─── Source data ───

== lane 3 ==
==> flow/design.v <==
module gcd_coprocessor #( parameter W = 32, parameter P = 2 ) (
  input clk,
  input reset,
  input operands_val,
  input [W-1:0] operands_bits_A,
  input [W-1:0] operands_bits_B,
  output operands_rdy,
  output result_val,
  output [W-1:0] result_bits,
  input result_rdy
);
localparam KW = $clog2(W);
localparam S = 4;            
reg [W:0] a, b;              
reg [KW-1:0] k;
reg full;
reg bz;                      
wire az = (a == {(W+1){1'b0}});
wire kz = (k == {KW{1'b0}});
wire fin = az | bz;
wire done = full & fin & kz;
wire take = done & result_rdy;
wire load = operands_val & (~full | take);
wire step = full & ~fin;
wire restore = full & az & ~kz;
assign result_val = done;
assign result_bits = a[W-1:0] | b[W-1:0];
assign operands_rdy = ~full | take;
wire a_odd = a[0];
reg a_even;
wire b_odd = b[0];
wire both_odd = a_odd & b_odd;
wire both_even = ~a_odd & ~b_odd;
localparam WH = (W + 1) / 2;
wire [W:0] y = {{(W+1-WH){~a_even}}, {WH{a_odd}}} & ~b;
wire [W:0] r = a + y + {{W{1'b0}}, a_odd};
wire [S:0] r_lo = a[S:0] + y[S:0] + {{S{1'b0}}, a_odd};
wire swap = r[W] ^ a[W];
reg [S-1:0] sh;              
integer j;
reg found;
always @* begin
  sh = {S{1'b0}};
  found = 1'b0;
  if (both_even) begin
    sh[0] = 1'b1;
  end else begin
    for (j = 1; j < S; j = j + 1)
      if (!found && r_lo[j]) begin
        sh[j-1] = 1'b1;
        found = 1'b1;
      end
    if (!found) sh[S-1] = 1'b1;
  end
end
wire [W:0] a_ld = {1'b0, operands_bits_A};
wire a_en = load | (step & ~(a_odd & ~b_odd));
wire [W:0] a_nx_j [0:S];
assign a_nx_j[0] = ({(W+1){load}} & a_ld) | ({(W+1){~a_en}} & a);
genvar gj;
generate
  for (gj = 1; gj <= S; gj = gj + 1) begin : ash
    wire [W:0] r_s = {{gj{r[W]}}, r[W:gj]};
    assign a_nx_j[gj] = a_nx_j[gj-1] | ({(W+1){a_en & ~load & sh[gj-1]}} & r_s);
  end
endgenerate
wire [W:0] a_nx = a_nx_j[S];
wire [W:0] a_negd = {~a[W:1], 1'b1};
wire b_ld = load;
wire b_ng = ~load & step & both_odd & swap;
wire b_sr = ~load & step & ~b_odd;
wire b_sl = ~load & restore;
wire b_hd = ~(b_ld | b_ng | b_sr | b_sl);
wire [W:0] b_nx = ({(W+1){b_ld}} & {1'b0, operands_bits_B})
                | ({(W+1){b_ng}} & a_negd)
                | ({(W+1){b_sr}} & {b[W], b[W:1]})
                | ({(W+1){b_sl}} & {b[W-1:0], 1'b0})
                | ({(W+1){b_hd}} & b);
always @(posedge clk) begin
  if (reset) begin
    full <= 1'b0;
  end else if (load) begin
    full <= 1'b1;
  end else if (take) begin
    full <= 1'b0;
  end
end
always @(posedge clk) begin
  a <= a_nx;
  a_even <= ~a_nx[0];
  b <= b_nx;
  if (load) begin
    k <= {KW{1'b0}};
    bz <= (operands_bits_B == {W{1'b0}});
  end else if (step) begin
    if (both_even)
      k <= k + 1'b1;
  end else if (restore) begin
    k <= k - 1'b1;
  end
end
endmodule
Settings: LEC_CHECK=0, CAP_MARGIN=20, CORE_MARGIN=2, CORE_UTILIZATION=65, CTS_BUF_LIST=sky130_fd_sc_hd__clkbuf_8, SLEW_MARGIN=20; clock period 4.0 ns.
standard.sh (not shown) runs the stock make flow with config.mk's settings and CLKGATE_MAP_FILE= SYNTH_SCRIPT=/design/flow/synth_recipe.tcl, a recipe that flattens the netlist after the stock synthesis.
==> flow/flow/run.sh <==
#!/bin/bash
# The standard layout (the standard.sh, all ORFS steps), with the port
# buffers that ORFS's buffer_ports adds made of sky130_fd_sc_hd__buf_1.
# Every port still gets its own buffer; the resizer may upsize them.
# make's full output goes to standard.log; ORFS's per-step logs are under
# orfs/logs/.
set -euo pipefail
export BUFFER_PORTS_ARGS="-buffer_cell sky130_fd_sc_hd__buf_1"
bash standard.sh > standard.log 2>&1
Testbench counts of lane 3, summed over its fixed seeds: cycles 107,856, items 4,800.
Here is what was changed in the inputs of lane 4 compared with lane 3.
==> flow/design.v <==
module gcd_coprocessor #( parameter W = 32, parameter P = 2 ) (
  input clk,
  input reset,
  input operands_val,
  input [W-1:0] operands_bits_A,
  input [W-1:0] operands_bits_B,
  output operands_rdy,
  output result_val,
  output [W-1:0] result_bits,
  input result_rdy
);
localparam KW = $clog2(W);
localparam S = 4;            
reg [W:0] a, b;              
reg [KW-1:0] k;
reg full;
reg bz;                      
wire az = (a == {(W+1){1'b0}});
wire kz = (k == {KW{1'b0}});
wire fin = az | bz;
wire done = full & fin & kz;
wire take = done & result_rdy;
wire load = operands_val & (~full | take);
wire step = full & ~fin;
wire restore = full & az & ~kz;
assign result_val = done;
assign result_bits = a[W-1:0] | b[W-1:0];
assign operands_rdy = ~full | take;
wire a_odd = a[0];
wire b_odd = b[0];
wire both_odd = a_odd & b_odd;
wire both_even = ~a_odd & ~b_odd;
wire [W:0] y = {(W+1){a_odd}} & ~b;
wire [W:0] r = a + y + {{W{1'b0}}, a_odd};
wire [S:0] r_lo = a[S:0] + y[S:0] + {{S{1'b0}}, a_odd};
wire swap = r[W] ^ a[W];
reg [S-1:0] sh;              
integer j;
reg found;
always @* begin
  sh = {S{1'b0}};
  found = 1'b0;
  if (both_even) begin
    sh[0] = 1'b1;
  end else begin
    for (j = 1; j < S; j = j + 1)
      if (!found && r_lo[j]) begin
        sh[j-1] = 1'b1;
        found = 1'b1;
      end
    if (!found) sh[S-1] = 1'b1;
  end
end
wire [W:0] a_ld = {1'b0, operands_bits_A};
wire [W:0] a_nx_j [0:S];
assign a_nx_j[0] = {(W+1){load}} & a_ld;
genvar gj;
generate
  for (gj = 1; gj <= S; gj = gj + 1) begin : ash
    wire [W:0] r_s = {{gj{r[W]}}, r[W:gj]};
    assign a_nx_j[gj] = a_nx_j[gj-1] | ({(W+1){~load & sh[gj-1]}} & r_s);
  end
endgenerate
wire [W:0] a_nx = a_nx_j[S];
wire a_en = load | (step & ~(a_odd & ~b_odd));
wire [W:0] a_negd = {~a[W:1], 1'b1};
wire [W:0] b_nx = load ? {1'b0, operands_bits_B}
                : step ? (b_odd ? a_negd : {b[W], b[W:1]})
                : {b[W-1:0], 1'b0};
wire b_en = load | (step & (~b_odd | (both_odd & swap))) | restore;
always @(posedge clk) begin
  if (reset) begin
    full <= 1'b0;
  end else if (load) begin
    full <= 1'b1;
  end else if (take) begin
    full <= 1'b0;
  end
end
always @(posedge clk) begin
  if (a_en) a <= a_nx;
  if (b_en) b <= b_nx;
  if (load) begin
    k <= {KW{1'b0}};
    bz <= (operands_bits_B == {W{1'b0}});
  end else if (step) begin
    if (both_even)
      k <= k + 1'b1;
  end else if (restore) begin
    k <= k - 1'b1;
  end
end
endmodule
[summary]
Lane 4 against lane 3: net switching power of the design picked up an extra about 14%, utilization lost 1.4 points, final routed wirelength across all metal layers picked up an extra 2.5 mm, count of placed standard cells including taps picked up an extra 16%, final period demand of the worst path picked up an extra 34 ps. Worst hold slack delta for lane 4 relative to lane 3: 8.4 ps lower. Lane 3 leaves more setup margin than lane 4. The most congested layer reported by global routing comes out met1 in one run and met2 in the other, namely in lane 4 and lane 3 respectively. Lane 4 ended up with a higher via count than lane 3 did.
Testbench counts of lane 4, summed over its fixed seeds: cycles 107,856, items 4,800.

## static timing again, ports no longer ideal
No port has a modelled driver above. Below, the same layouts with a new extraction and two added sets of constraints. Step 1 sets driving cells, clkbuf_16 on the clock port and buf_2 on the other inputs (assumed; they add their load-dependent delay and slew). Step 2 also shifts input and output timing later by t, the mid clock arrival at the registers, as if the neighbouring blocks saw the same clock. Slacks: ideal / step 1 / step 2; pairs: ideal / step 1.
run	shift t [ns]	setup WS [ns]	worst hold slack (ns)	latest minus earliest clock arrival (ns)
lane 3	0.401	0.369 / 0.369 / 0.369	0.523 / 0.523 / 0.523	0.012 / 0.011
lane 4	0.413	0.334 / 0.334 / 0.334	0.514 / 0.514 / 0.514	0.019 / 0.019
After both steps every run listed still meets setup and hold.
From an optimization exercise on the open Yosys and OpenROAD flow, aimed at a short achievable clock period and few clock cycles; shortcuts taken in it are not production practice. Only simulation tests tie the RTL to the original design; equivalence was not proved. No driver is modelled on the clock port, so clocking that relies on it looks cheaper here than on a real chip. Power and IR drop assume default switching activity.

Design microprocessor, start of the top module:
module microprocessor(clk, rst, imem_addr, imem_data, dmem_addr, dmem_data, dbg_sel, dbg_data, done, data_out);
	input clk;
	input rst;
	output [7:0] imem_addr;
	input [31:0] imem_data;
	output [7:0] dmem_addr;
	input [7:0] dmem_data;
	input [4:0] dbg_sel;
	output [7:0] dbg_data;
	output done;
	output [7:0] data_out;
	function [7:0] prefix_carry;
		input [7:0] a;
		input [7:0] b;
		input cin;
		reg [7:0] g, p, g1, p1, g2, p2, g3;
		begin
			g = a & b;
			p = a ^ b;
			g[0] = g[0] | (p[0] & cin);
			g1 = g | ((p & {g[6:0], 1'b0}));
			p1 = p & {p[6:0], 1'b1};
			g2 = g1 | ((p1 & {g1[5:0], 2'b0}));
			p2 = p1 & {p1[5:0], 2'b11};
			g3 = g2 | ((p2 & {g2[3:0], 4'b0}));
			prefix_carry = g3;
		end
	endfunction
	function [7:0] add8;
		input [7:0] a;
		input [7:0] b;
		reg [7:0] c;
		begin
			c = prefix_carry(a, b, 1'b0);
			add8 = (a ^ b) ^ {c[6:0], 1'b0};
		end
	endfunction
	reg [7:0] register_file [31:0];
	reg [7:0] debug_file [31:0];	 
	reg [7:0] pc;
	reg [7:0] alu_out;	 
	reg load_pending;	 
	reg [31:0] write_pending;	 
	reg halted;
	reg done_r;
	integer i;
	wire [5:0] opcode = imem_data[31:26];
	wire [4:0] rs = imem_data[25:21];
	wire [4:0] rt = imem_data[20:16];
	wire [4:0] rd = imem_data[15:11];
	wire [5:0] function_field = imem_data[5:0];
	wire [7:0] immediate = imem_data[7:0];
	wire [7:0] write_back = load_pending ? dmem_data : alu_out;
	reg [7:0] operand_file [31:0];
	always @(*)
		for (i = 0; i < 32; i = i + 1)
			operand_file[i] = write_pending[i] ? write_back : register_file[i];
	wire is_r = (opcode == 6'h00);
	wire is_addu = is_r && (function_field == 6'h21);
	wire is_slt = is_r && (function_field == 6'h2a);
	wire is_addiu = (opcode == 6'h09);
	wire is_lw = (opcode == 6'h23);
	wire is_beq = (opcode == 6'h04);
	wire is_bne = (opcode == 6'h05);
	wire use_imm = is_addiu || is_lw;
	wire [7:0] register_operand_1 = operand_file[rs];
	wire [7:0] register_operand_2 = use_imm ? immediate : operand_file[rt];
	wire [7:0] sum = add8(register_operand_1, register_operand_2);
	wire [7:0] cmp_carry = prefix_carry({1'b0, register_operand_1[6:0]}, {1'b0, ~register_operand_2[6:0]}, 1'b1);
	wire low_ge = cmp_carry[6];
	wire less = (register_operand_1[7] != register_operand_2[7]) ? register_operand_1[7] : !low_ge;
	wire equal = (register_operand_1 == register_operand_2);
  ...
make LEC_CHECK=0 CAP_MARGIN=20 CORE_MARGIN=2 CORE_UTILIZATION=40 PLACE_DENSITY=0.6 SETUP_SLACK_MARGIN=5 SLEW_MARGIN=20 finish   # period 10.0 ns
run.sh (not shown) runs the stock make flow with config.mk's settings and CLKGATE_MAP_FILE= SYNTH_SCRIPT=/design/flow/synth_recipe.tcl, a recipe that flattens the netlist after the stock synthesis.
The starting point finished with timing, DRC and antenna clean.
Testbench counts at the start, summed over its fixed seeds: cycles 51,952.
This is an optimization exercise on Yosys and OpenROAD, whose aim is small area, a short achievable clock period and few clock cycles, not a production implementation. In this exercise RTL edits were held to simulation tests only and were not proved equivalent to the original. Power and IR drop assume default switching activity.

==> design.v <==
`timescale 1ns / 1ps
module full_reciprocal(
input logic clk,
input logic rst,  
input logic start,
output logic ready,
input logic [15:0] input0,
output logic [23:0] output0  
);
localparam int FL = 16;           
localparam int XW = FL - 1;       
localparam int KMAX = 1 << (20 - FL);
logic          busy;
logic [XW-1:0] x;      
logic [XW:0]   p;      
logic [19:0]   q;      
logic [19:0]   res;    
assign output0 = {4'b0, res};
logic fast;
assign fast = |input0[15:FL-1];
logic [KMAX+1:8] t;    
always_comb begin
	for (int k = 8; k <= KMAX; k++) t[k] = ({4'b0, input0} <= 20'(524288 / k));
	t[KMAX+1] = 1'b0;
end
logic [19:0] fq;
always_comb begin
	fq = '0;
	for (int k = 8; k <= KMAX; k++)
		if (t[k] & ~t[k+1]) fq = fq | 20'(k);
end
logic [XW:0] p0;
always_comb begin
	logic any;
	any = 1'b0;
	for (int i = XW; i >= 1; i--) begin
		p0[i] = input0[i-1] & ~any;
		any = any | input0[i-1];
	end
	p0[0] = ~any;
end
logic [XW+1:0] diff;
logic          qb;
logic [XW-1:0] r;
assign diff = {1'b0, p} - {2'b0, x};
assign qb   = ~diff[XW+1];
assign r    = qb ? diff[XW-1:0] : p[XW-1:0];
logic        pow2;
logic [19:0] xrev;
always_ff @(posedge clk) pow2 <= (x & (x - 1'b1)) == '0;
always_comb begin
	xrev = '0;
	for (int i = 0; i < XW; i++) xrev[19-i] = x[i];
end
logic done;
assign done = busy & q[19];
always_ff @(posedge clk) begin
	if (!busy) begin
		x <= input0[XW-1:0];
		p <= p0;
		q <= {{(19-XW){1'b0}}, p0};
	end else begin
		p <= {r, 1'b0};
		q <= {q[18:0], qb};
	end
	if (!rst) begin
		if (done)
			res <= pow2 ? xrev : {q[18:0], qb};
		else if (!busy && start && fast)
			res <= fq;
	end
	if (rst) begin
		busy  <= 1'b0;
		ready <= 1'b0;
	end else begin
		busy  <= busy ? ~q[19] : start & ~fast;
		ready <= done | (~busy & start & fast);
	end
end
endmodule
==> run.sh <==
#!/bin/bash
# synth_recipe.tcl (not shown) runs the flow's synth.tcl, then flattens the netlist and writes it again
# the make line also repeats each setting of config.mk as NAME=value (left out here)
make -C /OpenROAD-flow-scripts/flow DESIGN_CONFIG=/design/flow/config.mk WORK_HOME=/design/flow/orfs CLKGATE_MAP_FILE= SYNTH_SCRIPT=/design/flow/synth_recipe.tcl finish
==> config.mk <==
export PLATFORM = sky130hd
export DESIGN_NAME = full_reciprocal
export DESIGN_NICKNAME = full_reciprocal
export VERILOG_FILES = /design/flow/design.v
export SDC_FILE = /design/flow/constraint.sdc
export NUM_CORES = 4
export LEC_CHECK = 0
export CAP_MARGIN = 20
export CORE_MARGIN = 2
export CORE_UTILIZATION = 40
export CTS_BUF_LIST = sky130_fd_sc_hd__clkbuf_4 sky130_fd_sc_hd__clkbuf_8
export SETUP_SLACK_MARGIN = 5
export SLEW_MARGIN = 20
==> constraint.sdc <==
create_clock -name core_clock -period 8.0 [get_ports {clk}]
set_input_delay 1.6000 -clock core_clock [delete_from_list [all_inputs] [get_ports {clk}]]
set_output_delay 1.6000 -clock core_clock [all_outputs]
set_load 0.01 [all_outputs]
==> results of run 1 <==
-- cells in the final DEF, fill, tap and decap left out, types with 9 or more instances in the layout --
cell / n
nor3_1: 9
inv_1: 20
nand2_1: 43
o21ai_0: 18
a31oi_1: 9
clkbuf_8: 9
a21o_1: 9
ha_1: 15
a21oi_1: 19
nor2_1: 40
mux2i_1: 16
edfxtp_1: 35
buf_2: 10
nand3_1: 28
dfxtp_1: 39
clkdlybuf4s50_1: 23
-- area by class of cell --
| cell class | instances | share of cell area [%] |
|---|---|---|
| well taps | 136 | 3.47 |
| clock inverters | 7 | 1.73 |
| flip-flops and latches | 74 | 37.3 |
| clock buffers | 9 | 2.53 |
| inverters | 20 | 1.53 |
| multi-input cells | 330 | 45.8 |
| repair buffers | 45 | 7.60 |
-- state kept, by name, summed over array words and instances (netlist names) --
signal	flops
busy	1
p	16
pow2	1
q	20
ready	1
res	20
x	15
-- logic make-up (layout without fill, tap and decap cells) --
logic type | after synthesis | count (layout) | share of synthesized area (%)
AO/OA/AOI/OAI | 106 | 106 | 17.3
XOR/XNOR | 8 | 8 | 1.68
adder cells (fa/ha/maj) | 20 | 20 | 5.94
buffers and inverters | 51 | 81 | 5.28
flip-flops | 74 | 74 | 43.9
multiplexers | 16 | 16 | 3.84
other | 1 | 4 | 0.0899
AND/OR/NAND/NOR | 176 | 176 | 21.9
-- worst register-to-register path: cells and delay by family, from the launching register on --
family,cells,cell delay (ns)
flip-flops,1,0.58
AND/OR/NAND/NOR,1,0.20
AO/OA/AOI/OAI,6,1.39
adder cells (fa/ha/maj),1,0.51
-- per-stage QoR --
| stage | cell area [µm²] | power [mW] |
|---|---|---|
| 2_1_floorplan | 4220 | 0.540 |
| 3_3_place_gp | 4640 | 0.584 |
| 3_5_place_dp | 4640 | 0.587 |
| 4_1_cts | 4890 | 0.895 |
| 5_1_grt | 4900 | 0.932 |
| 6_report | 4900 | 0.896 |
-- Yosys cell counts (5+ instances only) --
cell       n
nand2_1   43
nor2_1    41
dfxtp_1   39
edfxtp_1  35
nand3_1   28
a21oi_1   21
inv_1     20
o21ai_0   20
clkbuf_1  18
mux2i_1   16
ha_1      15
nor3_1    11
a31oi_1   10
a21o_1     9
and2_1     7
nor2b_1    7
o21a_1     7
nand2b_1   6
buf_2      5
-- power groups by stage --
stage | clock network [mW] | logic [mW] | registers (mW)
floorplan | 0 | 0.107 | 0.433
global route | 0.329 | 0.172 | 0.431
finish | 0.311 | 0.156 | 0.429
global placement | 0 | 0.146 | 0.438
detailed placement | 0 | 0.148 | 0.438
CTS | 0.314 | 0.151 | 0.430
-- metal layers --
metal | part of all wire, % | global-route usage, % | up-vias | routed length (µm)
met2 | 49 | 31.5 | 92 | 5320
li1 | - | - | 1706 | -
met3 | 4.3 | 4.05 | 18 | 470
met1 | 46 | 28.1 | 1709 | 4980
met4 | 1.6 | 5.83 | 0 | 170
met5 | 0 | 0 | - | 0
-- repair_timing --
| item | 4_1_cts | 5_1_grt |
|---|---|---|
| setup endpoints to repair | 49 | 38 |
| setup buffers | 2 | 2 |
| hold endpoints to repair | 0 | 0 |
| pin swaps | 6 | 6 |
| gates resized for setup | 64 | 35 |
-- how the worst max path moves through the flow --
| stage | start | endpoint | slack (ns) | cells after the start |
|---|---|---|---|---|
| 3_5_place_dp | input0[12] | p[1] | 3.92 | 8 |
| 5_1_grt | input0[9] | res[2] | 4.98 | 8 |
| 3_3_place_gp | input0[12] | p[1] | 3.98 | 8 |
| 2_1_floorplan | input0[14] | p[1] | 4.77 | 8 |
| 6_report | input0[9] | res[2] | 5.07 | 8 |
| 4_1_cts | input0[14] | p[1] | 4.99 | 9 |
Source: an optimization exercise on an open RTL-to-GDS flow (aim: small area). Production flows keep margins and buffers that such runs may drop. The RTL was checked by simulation tests, not by an equivalence proof against the original design.

==> inputs of run a <==
==> flow/design.v (excerpt) <==
module ES_top(
    input wire clk_t,
    input wire clr_t,
    input wire [7:0] sw_t,
    input wire [1:0] dip_t,
    input wire [9:0] ad_data_t,
    output wire clk_1kHz_t,
    output wire [7:0] seg_left_t,
    output wire [7:0] seg_right_t,
    output wire [3:0] an_left_t,
    output wire [3:0] an_right_t,
    output wire [13:0] dac_sum_t,
    input wire btn_up_t,
    input wire btn_down_t,
    input wire [1:0] waveform_sel_t,
    input wire mode_sel_t
    );
    wire [12:0] e;
    wire [13:0] freq_bcd;
    wire [6:0] qn;
    wire duty_valid;
    wire [2:0] fine_step;
    wire [1:0] waveform_type;
    wire [7:0] dac_dds, dac_wave;
    freq_division u_freq_division(.clk(clk_t), .clr(clr_t), .e(e));
    assign clk_1kHz_t = ~e[3];
    freq_meter u_freq_meter(.clk(clk_t), .rst(clr_t), .adc_data(ad_data_t),
        .e(e), .freq_bcd(freq_bcd));
    duty_cycle_meter u_duty_cycle_meter(.clk(clk_t), .rst(clr_t),
        .adc_data(ad_data_t), .qn(qn), .duty_valid(duty_valid));
    dds_high_res u_dds_high_res(.clk(clk_t), .rst(clr_t), .freq_word(sw_t),
        .btn_up(btn_up_t), .btn_down(btn_down_t), .dac_hi(dac_dds),
        .fine_step(fine_step));
    waveform_generator u_waveform_gen(.clk(clk_t), .rst(clr_t),
        .freq_word(sw_t), .waveform_sel(waveform_sel_t), .dac_hi(dac_wave),
        .waveform_type(waveform_type));
    number u_number(.clk(clk_t), .rst(clr_t), .e(e), .sw(sw_t), .dip(dip_t),
        .fine_step(fine_step), .freq_bcd(freq_bcd), .qn(qn),
        .duty_valid(duty_valid), .waveform_type(waveform_type),
        .mode_sel(mode_sel_t), .seg_left(seg_left_t), .seg_right(seg_right_t),
        .an_left(an_left_t), .an_right(an_right_t));
    assign dac_sum_t = {mode_sel_t ? dac_wave : dac_dds, 6'b000000};
endmodule
Settings: LEC_CHECK=0, ABC_AREA=1, CAP_MARGIN=20, CORE_MARGIN=2, CORE_UTILIZATION=60, CTS_BUF_LIST=sky130_fd_sc_hd__clkbuf_8, SLEW_MARGIN=20; clock period 300.0 ns.
run.sh (not shown) runs the stock make flow with config.mk's settings and CLKGATE_MAP_FILE= SYNTH_SCRIPT=/design/flow/synth_recipe.tcl, a recipe that flattens the netlist after the stock synthesis.
==> run b: changes against run a <==
- CORE_UTILIZATION: 60 -> 40
- CTS_BUF_LIST: sky130_fd_sc_hd__clkbuf_8 -> unset
==> qor.csv <==
metric,value,unit
Starting Density,40.7,%
routed wire length on met3,1.11,mm
crit-path max FO,11,
Global Route met3 Usage,3.28,%
Non-Filler Instances,1831,
WL final,25.4,mm
die area,31600,µm²
post-placement cell area,13100,µm²
Row Count,63,
Via density,4.97,
outcome,finished clean,
fraction of area in multi-input gates,51.7,%
CTS clock-pin slew for the worst setup and hold paths,0.07,ns
-- figures above: run b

───

▸ **What is being asked**:
What you give back must be the stretch above, starting at the line with "wire b_sl = ~load & restore;" and ending at the line with "# The standard", copied exactly.

▸ **Answer to the problem**:
wire b_sl = ~load & restore;
wire b_hd = ~(b_ld | b_ng | b_sr | b_sl);
wire [W:0] b_nx = ({(W+1){b_ld}} & {1'b0, operands_bits_B})
                | ({(W+1){b_ng}} & a_negd)
                | ({(W+1){b_sr}} & {b[W], b[W:1]})
                | ({(W+1){b_sl}} & {b[W-1:0], 1'b0})
                | ({(W+1){b_hd}} & b);
always @(posedge clk) begin
  if (reset) begin
    full <= 1'b0;
  end else if (load) begin
    full <= 1'b1;
  end else if (take) begin
    full <= 1'b0;
  end
end
always @(posedge clk) begin
  a <= a_nx;
  a_even <= ~a_nx[0];
  b <= b_nx;
  if (load) begin
    k <= {KW{1'b0}};
    bz <= (operands_bits_B == {W{1'b0}});
  end else if (step) begin
    if (both_even)
      k <= k + 1'b1;
  end else if (restore) begin
    k <= k - 1'b1;
  end
end
endmodule
Settings: LEC_CHECK=0, CAP_MARGIN=20, CORE_MARGIN=2, CORE_UTILIZATION=65, CTS_BUF_LIST=sky130_fd_sc_hd__clkbuf_8, SLEW_MARGIN=20; clock period 4.0 ns.
standard.sh (not shown) runs the stock make flow with config.mk's settings and CLKGATE_MAP_FILE= SYNTH_SCRIPT=/design/flow/synth_recipe.tcl, a recipe that flattens the netlist after the stock synthesis.
==> flow/flow/run.sh <==
#!/bin/bash
# The standard layout (the standard.sh, all ORFS steps), with the port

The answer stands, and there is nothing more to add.